Dies erklärten Pageot und Plagge gemeinsam.

Politisches und fachlich-praktisches Engagement

Bioland und FNAB schlossen im Mai 2016 eine Kooperationsvereinbarung. Ziel dieser Zusammenarbeit ist die Stärkung der ökologischen Ausrichtung der Landwirtschaft und der Ausbau des Biolandbaus auf europäischer Ebene. Ein erster Praxisaustausch zur Geflügelzucht zwischen Bio-Landwirten beider Verbände fand im September statt. Kürzlich trafen sich Präsidiumsvertreter von FNAB und Bioland in Mainz, um die gemeinsame Arbeit zu intensivieren. Geplant sind weitere gemeinsame Aktivitäten in den Bereichen Weinbau sowie Schaf- und Ziegenhaltung.

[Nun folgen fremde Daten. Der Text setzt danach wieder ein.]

## config.mk

```make
export PLATFORM = sky130hd
export DESIGN_NAME = wt_dcache_rd_arb_flat
export DESIGN_NICKNAME = d
export VERILOG_FILES = /design/src/rtl/wt_cache_pkg.sv /design/src/rtl/wt_dcache_rd_arb_if.sv /design/src/rtl/wt_dcache_rr_pick.sv /design/src/rtl/wt_dcache_rd_arb.sv /design/src/flat_wrapper.sv
export SDC_FILE = /design/constraint.sdc
export NUM_CORES = 1
export LEC_CHECK = 0
export BUFFER_PORTS_ARGS = -buffer_cell sky130_fd_sc_hd__buf_2
export CORE_AREA = 3 3 49 51
export CTS_BUF_LIST = sky130_fd_sc_hd__clkbuf_4 sky130_fd_sc_hd__clkbuf_8 sky130_fd_sc_hd__clkbuf_16
export DETAILED_ROUTE_END_ITERATION = 8
export DIE_AREA = 0 0 52 54
export HOLD_SLACK_MARGIN = 0.05
export PLACE_DENSITY_LB_ADDON = 0.12
export REMOVE_ABC_BUFFERS = 1
export SLEW_MARGIN = 10
export SYNTH_ARGS = -nofsm -noshare
export SYNTH_HDL_FRONTEND = slang
export SYNTH_HIERARCHICAL = 1
export SYNTH_SLANG_ARGS = --single-unit
```

## constraint.sdc

```tcl
create_clock -name clk_i -period 5.65 [get_ports clk_i]
set_input_delay 0.565 -clock clk_i [delete_from_list [all_inputs] [get_ports clk_i]]
set_output_delay 0.565 -clock clk_i [all_outputs]
set_load 0.01 [all_outputs]
```

## src/rtl/wt_cache_pkg.sv

```systemverilog
// Shared constants and types for the write-through L1 data cache.
package wt_cache_pkg;

    localparam int unsigned DCACHE_NUM_RD_PORTS    = 4;
    localparam int unsigned DCACHE_RD_STARVE_LIMIT = 16;

    typedef logic [$clog2(DCACHE_NUM_RD_PORTS)-1:0] dcache_rd_sel_t;

endpackage

```

## src/rtl/wt_dcache_rd_arb_if.sv

```systemverilog
// Request/grant bundle between the dcache requesters and the array read arbiter.
interface wt_dcache_rd_arb_if #(
    parameter int unsigned NumPorts = 4
);
    localparam int unsigned SelW = $clog2(NumPorts);

    // Handshake: each rd_req_i bit / wr_req_i is held by its requester until the
    // matching rd_ack_o bit / wr_ack_o is seen high in the same cycle; the
    // transfer happens on that clock edge. Dropping a request before the ack
    // is allowed and simply withdraws it.
    logic [NumPorts-1:0] rd_req_i;
    logic [NumPorts-1:0] rd_prio_i;
    logic [NumPorts-1:0] rd_tag_only_i;
    logic                wr_cl_vld_i;
    logic                wr_req_i;
    logic [NumPorts-1:0] rd_ack_o;
    logic [SelW-1:0]     rd_sel_o;
    logic                wr_ack_o;
    logic                rd_vld_q_o;
    logic [SelW-1:0]     rd_port_q_o;
    logic                rd_tag_only_q_o;

    modport slave (
        input  rd_req_i, rd_prio_i, rd_tag_only_i, wr_cl_vld_i, wr_req_i,
        output rd_ack_o, rd_sel_o, wr_ack_o, rd_vld_q_o, rd_port_q_o, rd_tag_only_q_o
    );

    modport master (
        output rd_req_i, rd_prio_i, rd_tag_only_i, wr_cl_vld_i, wr_req_i,
        input  rd_ack_o, rd_sel_o, wr_ack_o, rd_vld_q_o, rd_port_q_o, rd_tag_only_q_o
    );

endinterface

```

## src/rtl/wt_dcache_rr_pick.sv

```systemverilog
// Combinational round-robin pick: first set request bit at or after ptr, wrapping.
module wt_dcache_rr_pick #(
    parameter int unsigned N = 4,
    localparam int unsigned W = $clog2(N)
) (
    input  logic [N-1:0] req,
    input  logic [W-1:0] ptr,
    output logic         vld,
    output logic [W-1:0] idx
);

    always_comb begin
        vld = 1'b0;
        idx = '0;
        for (int unsigned i = 0; i < N; i++) begin
            automatic int unsigned j = (32'(ptr) + i) % N;
            if (!vld && req[j]) begin
                vld = 1'b1;
                idx = W'(j);
            end
        end
    end

endmodule

```

## src/rtl/wt_dcache_rd_arb.sv

```systemverilog
// Arbiter for the dcache tag/data read port and word-write port, with
// starvation bounds for low-priority reads and word writes.
module wt_dcache_rd_arb
    import wt_cache_pkg::*;
#(
    parameter int unsigned NumPorts    = DCACHE_NUM_RD_PORTS,
    parameter int unsigned StarveLimit = DCACHE_RD_STARVE_LIMIT
) (
    input logic clk_i,
    input logic rst_ni,
    wt_dcache_rd_arb_if.slave arb
);

    localparam int unsigned SelW = $clog2(NumPorts);
    localparam int unsigned CntW = $clog2(StarveLimit);
    localparam logic [CntW-1:0] CntMax = CntW'(StarveLimit - 1);

    logic [NumPorts-1:0] hp_req, lp_req;
    logic                hp_vld, lp_vld;
    logic [SelW-1:0]     hp_idx, lp_idx;
    logic [SelW-1:0]     rr_q, rr_d;
    logic [CntW-1:0]     lp_starve_q, wr_starve_q;
    logic                force_wr, force_lp, lp_ack;
    logic [NumPorts-1:0] ack;
    logic [SelW-1:0]     sel;
    logic                wr_ack;
    logic                vld_q, tag_only_q;
    logic [SelW-1:0]     port_q;

    assign hp_req = arb.rd_req_i & arb.rd_prio_i;
    assign lp_req = arb.rd_req_i & ~arb.rd_prio_i;

    wt_dcache_rr_pick #(.N(NumPorts)) i_hp_pick (
        .req (hp_req),
        .ptr (rr_q),
        .vld (hp_vld),
        .idx (hp_idx)
    );

    wt_dcache_rr_pick #(.N(NumPorts)) i_lp_pick (
        .req (lp_req),
        .ptr (rr_q),
        .vld (lp_vld),
        .idx (lp_idx)
    );

    // A forced word write outranks a forced read; the read counter stays
    // saturated, so the read is forced on the following cycle.
    assign force_wr = arb.wr_req_i && (wr_starve_q == CntMax);
    assign force_lp = lp_vld && (lp_starve_q == CntMax);

    always_comb begin
        ack    = '0;
        sel    = '0;
        wr_ack = 1'b0;
        if (!arb.wr_cl_vld_i) begin
            if (force_wr) begin
                wr_ack = 1'b1;
            end else if (force_lp) begin
                ack[lp_idx] = 1'b1;
                sel         = lp_idx;
            end else if (hp_vld) begin
                ack[hp_idx] = 1'b1;
                sel         = hp_idx;
            end else if (lp_vld) begin
                ack[lp_idx] = 1'b1;
                sel         = lp_idx;
            end else if (arb.wr_req_i) begin
                wr_ack = 1'b1;
            end
        end
    end

    assign lp_ack = |(ack & ~arb.rd_prio_i);
    assign rr_d   = (sel == SelW'(NumPorts - 1)) ? '0 : sel + 1'b1;

    always_ff @(posedge clk_i or negedge rst_ni) begin
        if (!rst_ni) begin
            rr_q        <= '0;
            lp_starve_q <= '0;
            wr_starve_q <= '0;
            vld_q       <= 1'b0;
            port_q      <= '0;
            tag_only_q  <= 1'b0;
        end else begin
            vld_q <= |ack;
            if (|ack) begin
                rr_q       <= rr_d;
                port_q     <= sel;
                tag_only_q <= arb.rd_tag_only_i[sel];
            end
            if (!lp_vld || lp_ack) begin
                lp_starve_q <= '0;
            end else if (lp_starve_q != CntMax) begin
                lp_starve_q <= lp_starve_q + 1'b1;
            end
            if (!arb.wr_req_i || wr_ack) begin
                wr_starve_q <= '0;
            end else if (wr_starve_q != CntMax) begin
                wr_starve_q <= wr_starve_q + 1'b1;
            end
        end
    end

    assign arb.rd_ack_o        = ack;
    assign arb.rd_sel_o        = sel;
    assign arb.wr_ack_o        = wr_ack;
    assign arb.rd_vld_q_o      = vld_q;
    assign arb.rd_port_q_o     = port_q;
    assign arb.rd_tag_only_q_o = tag_only_q;

endmodule

```

## src/flat_wrapper.sv

```systemverilog
// flat-port wrapper written by rule: the top's interface ports become plain ports
module wt_dcache_rd_arb_flat import wt_cache_pkg::*;
#(
    parameter int unsigned NumPorts    = DCACHE_NUM_RD_PORTS,
    parameter int unsigned StarveLimit = DCACHE_RD_STARVE_LIMIT
)
  (clk_i, rst_ni, arb_rd_req_i, arb_rd_prio_i, arb_rd_tag_only_i, arb_wr_cl_vld_i, arb_wr_req_i, arb_rd_ack_o, arb_rd_sel_o, arb_wr_ack_o, arb_rd_vld_q_o, arb_rd_port_q_o, arb_rd_tag_only_q_o);
  wt_dcache_rd_arb_if #(.NumPorts(NumPorts)) arb_i ();
  input logic clk_i;
  input logic rst_ni;
  input wire logic [$bits(arb_i.rd_req_i)-1:0] arb_rd_req_i;
  input wire logic [$bits(arb_i.rd_prio_i)-1:0] arb_rd_prio_i;
  input wire logic [$bits(arb_i.rd_tag_only_i)-1:0] arb_rd_tag_only_i;
  input wire logic [$bits(arb_i.wr_cl_vld_i)-1:0] arb_wr_cl_vld_i;
  input wire logic [$bits(arb_i.wr_req_i)-1:0] arb_wr_req_i;
  output wire logic [$bits(arb_i.rd_ack_o)-1:0] arb_rd_ack_o;
  output wire logic [$bits(arb_i.rd_sel_o)-1:0] arb_rd_sel_o;
  output wire logic [$bits(arb_i.wr_ack_o)-1:0] arb_wr_ack_o;
  output wire logic [$bits(arb_i.rd_vld_q_o)-1:0] arb_rd_vld_q_o;
  output wire logic [$bits(arb_i.rd_port_q_o)-1:0] arb_rd_port_q_o;
  output wire logic [$bits(arb_i.rd_tag_only_q_o)-1:0] arb_rd_tag_only_q_o;
  assign arb_i.rd_req_i = arb_rd_req_i;
  assign arb_i.rd_prio_i = arb_rd_prio_i;
  assign arb_i.rd_tag_only_i = arb_rd_tag_only_i;
  assign arb_i.wr_cl_vld_i = arb_wr_cl_vld_i;
  assign arb_i.wr_req_i = arb_wr_req_i;
  assign arb_rd_ack_o = arb_i.rd_ack_o;
  assign arb_rd_sel_o = arb_i.rd_sel_o;
  assign arb_wr_ack_o = arb_i.wr_ack_o;
  assign arb_rd_vld_q_o = arb_i.rd_vld_q_o;
  assign arb_rd_port_q_o = arb_i.rd_port_q_o;
  assign arb_rd_tag_only_q_o = arb_i.rd_tag_only_q_o;
  wt_dcache_rd_arb #(.NumPorts(NumPorts), .StarveLimit(StarveLimit)) u_core (.clk_i(clk_i), .rst_ni(rst_ni), .arb(arb_i));
endmodule
```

Ein weiteres Thema des Treffens war die Zusammenarbeit in der Praxisforschung.

Die Zusammenarbeit von FNAB und Bioland soll sowohl auf fachlich-praktischer Ebene als auch auf politischer Ebene leben. Wir wollen den Biolandbau gemeinsam voranbringen und aktiv weiterentwickeln. Unser Austausch hat erneut gezeigt, dass wir zusammen unsere Ziele besser erreichen können.

Dies bekräftigten Pageot und Plagge.